**WHAT THE EXERCISE ASKS**
Where the string "rest" appears in a line of the data, show that line.

**AVAILABLE DATA**

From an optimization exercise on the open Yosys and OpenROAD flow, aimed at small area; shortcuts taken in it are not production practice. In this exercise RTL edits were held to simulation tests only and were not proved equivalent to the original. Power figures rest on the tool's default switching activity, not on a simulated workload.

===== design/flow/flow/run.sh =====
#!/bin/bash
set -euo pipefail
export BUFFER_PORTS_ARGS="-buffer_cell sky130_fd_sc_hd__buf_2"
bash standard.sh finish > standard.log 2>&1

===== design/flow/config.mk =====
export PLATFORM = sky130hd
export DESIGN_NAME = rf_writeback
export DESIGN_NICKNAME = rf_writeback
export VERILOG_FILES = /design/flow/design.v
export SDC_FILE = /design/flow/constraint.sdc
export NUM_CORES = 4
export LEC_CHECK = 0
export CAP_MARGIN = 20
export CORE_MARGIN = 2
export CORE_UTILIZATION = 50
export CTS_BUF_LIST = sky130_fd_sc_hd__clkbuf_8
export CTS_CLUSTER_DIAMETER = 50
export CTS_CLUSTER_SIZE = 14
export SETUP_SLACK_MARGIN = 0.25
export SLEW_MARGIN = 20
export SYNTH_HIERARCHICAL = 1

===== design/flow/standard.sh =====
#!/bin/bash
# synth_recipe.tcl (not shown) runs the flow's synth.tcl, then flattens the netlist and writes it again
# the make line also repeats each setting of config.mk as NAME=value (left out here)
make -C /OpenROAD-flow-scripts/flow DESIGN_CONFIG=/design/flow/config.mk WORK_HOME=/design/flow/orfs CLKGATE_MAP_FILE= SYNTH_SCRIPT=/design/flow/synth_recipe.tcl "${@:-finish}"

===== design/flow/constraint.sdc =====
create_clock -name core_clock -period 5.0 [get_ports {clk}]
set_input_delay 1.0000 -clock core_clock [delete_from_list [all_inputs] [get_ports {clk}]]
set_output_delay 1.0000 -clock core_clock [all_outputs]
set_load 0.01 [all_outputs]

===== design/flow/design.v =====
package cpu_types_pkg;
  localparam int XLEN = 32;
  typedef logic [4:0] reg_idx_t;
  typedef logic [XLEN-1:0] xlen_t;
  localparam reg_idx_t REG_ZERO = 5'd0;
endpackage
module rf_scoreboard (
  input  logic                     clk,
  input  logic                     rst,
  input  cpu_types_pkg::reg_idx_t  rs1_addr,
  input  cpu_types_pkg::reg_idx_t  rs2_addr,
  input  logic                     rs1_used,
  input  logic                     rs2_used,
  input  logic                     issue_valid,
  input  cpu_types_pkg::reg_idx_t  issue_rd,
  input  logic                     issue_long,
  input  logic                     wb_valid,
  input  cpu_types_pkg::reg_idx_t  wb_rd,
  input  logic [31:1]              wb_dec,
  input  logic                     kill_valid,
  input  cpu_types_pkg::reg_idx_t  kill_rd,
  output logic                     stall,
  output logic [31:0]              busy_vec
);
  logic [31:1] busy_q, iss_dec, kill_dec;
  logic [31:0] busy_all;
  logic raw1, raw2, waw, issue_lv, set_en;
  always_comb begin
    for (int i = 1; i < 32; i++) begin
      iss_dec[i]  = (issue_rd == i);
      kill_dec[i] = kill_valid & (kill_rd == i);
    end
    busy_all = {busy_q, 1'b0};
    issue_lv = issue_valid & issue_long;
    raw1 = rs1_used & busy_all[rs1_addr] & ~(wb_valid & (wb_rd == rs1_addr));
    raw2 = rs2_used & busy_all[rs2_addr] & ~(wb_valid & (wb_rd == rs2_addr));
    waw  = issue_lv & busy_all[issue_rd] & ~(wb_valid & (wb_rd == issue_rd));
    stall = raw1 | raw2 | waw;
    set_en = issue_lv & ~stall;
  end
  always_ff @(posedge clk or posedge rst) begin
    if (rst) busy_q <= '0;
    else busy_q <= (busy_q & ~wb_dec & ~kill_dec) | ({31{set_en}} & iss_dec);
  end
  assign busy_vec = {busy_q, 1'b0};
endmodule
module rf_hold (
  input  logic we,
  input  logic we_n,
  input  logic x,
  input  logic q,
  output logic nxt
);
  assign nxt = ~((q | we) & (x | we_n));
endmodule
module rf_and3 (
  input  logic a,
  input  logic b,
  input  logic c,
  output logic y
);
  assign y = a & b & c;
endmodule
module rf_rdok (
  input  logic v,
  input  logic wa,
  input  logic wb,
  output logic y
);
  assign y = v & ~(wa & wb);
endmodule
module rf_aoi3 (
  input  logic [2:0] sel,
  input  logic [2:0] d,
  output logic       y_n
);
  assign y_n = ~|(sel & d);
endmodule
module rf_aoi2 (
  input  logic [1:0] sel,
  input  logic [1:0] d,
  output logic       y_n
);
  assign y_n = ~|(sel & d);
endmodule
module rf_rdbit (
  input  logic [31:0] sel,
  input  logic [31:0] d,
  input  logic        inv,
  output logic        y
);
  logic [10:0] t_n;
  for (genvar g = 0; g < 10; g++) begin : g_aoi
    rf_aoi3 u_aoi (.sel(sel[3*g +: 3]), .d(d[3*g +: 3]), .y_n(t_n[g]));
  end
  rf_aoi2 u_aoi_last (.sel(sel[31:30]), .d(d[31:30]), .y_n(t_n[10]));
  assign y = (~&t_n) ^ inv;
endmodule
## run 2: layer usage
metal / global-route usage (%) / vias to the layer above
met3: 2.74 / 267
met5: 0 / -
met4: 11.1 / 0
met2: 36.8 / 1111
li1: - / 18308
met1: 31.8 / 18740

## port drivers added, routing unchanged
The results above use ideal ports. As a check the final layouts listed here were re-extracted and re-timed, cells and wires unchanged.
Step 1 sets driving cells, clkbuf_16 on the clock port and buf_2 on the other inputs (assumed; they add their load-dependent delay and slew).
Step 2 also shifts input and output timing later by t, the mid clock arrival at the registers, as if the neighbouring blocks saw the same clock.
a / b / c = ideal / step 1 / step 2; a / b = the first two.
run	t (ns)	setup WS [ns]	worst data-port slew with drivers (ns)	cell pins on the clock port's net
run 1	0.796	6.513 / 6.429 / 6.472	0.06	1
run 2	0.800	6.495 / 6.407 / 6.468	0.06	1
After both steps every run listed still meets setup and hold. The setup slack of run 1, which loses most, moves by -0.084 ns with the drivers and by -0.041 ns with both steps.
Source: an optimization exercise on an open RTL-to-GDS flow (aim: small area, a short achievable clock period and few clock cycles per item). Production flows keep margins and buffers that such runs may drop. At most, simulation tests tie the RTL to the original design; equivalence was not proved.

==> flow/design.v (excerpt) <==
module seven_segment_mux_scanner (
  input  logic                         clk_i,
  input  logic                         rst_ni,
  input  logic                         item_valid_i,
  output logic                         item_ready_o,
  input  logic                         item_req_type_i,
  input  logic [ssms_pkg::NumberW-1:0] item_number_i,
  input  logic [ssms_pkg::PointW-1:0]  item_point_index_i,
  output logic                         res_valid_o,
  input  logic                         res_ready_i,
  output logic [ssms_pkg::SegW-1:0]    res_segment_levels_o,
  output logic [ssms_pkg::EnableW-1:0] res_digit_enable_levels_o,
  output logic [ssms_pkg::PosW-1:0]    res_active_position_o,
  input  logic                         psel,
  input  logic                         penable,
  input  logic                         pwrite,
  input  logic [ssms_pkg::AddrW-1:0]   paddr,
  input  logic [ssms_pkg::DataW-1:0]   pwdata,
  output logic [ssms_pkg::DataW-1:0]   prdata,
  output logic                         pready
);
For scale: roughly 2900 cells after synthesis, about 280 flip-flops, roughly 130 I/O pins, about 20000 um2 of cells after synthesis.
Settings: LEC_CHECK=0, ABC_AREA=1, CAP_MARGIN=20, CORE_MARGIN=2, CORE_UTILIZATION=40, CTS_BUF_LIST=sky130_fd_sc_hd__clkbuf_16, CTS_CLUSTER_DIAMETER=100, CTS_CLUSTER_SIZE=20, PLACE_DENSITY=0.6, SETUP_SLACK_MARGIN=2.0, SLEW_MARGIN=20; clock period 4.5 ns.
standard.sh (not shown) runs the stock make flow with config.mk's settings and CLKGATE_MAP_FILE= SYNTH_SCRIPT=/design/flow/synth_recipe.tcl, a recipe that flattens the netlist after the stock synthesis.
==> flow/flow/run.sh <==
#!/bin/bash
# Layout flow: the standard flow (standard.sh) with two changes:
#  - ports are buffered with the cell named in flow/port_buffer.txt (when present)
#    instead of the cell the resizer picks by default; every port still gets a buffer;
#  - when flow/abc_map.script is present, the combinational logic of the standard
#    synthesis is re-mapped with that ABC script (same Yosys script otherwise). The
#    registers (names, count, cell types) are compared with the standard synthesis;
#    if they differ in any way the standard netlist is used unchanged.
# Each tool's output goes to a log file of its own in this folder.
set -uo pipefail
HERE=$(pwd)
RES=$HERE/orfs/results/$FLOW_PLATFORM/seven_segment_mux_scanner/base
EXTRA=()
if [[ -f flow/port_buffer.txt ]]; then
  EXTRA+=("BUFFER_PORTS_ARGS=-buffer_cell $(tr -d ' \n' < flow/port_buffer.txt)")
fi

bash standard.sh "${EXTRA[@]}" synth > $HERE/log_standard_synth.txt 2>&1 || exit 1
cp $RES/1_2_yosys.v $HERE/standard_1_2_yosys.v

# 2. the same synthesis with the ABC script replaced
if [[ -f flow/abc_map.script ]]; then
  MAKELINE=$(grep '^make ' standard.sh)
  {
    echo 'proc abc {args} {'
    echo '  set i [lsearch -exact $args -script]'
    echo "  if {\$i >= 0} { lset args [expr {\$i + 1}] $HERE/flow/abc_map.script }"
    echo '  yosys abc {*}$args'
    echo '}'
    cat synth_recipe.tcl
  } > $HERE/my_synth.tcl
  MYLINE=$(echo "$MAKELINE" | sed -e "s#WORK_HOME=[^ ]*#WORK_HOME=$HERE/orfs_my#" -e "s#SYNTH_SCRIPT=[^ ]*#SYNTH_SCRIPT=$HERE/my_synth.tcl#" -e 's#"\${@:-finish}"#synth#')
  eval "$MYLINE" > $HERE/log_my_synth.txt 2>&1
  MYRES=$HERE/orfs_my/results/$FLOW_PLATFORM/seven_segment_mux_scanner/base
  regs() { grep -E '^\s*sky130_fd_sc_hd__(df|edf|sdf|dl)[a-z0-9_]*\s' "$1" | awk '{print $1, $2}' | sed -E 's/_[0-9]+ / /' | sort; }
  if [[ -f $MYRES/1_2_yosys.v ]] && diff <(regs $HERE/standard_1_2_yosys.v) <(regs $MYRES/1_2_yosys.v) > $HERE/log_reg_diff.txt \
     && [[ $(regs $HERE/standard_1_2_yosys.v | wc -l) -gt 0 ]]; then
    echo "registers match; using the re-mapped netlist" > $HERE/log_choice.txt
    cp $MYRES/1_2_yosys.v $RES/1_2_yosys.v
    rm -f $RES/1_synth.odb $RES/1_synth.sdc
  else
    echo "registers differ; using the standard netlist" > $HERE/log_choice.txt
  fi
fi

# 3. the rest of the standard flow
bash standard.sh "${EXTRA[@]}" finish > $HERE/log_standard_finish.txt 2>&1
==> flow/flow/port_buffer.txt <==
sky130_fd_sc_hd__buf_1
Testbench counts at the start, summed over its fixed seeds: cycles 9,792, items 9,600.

**WRITTEN RESPONSE**
From an optimization exercise on the open Yosys and OpenROAD flow, aimed at small area; shortcuts taken in it are not production practice. In this exercise RTL edits were held to simulation tests only and were not proved equivalent to the original. Power figures rest on the tool's default switching activity, not on a simulated workload.
# 3. the rest of the standard flow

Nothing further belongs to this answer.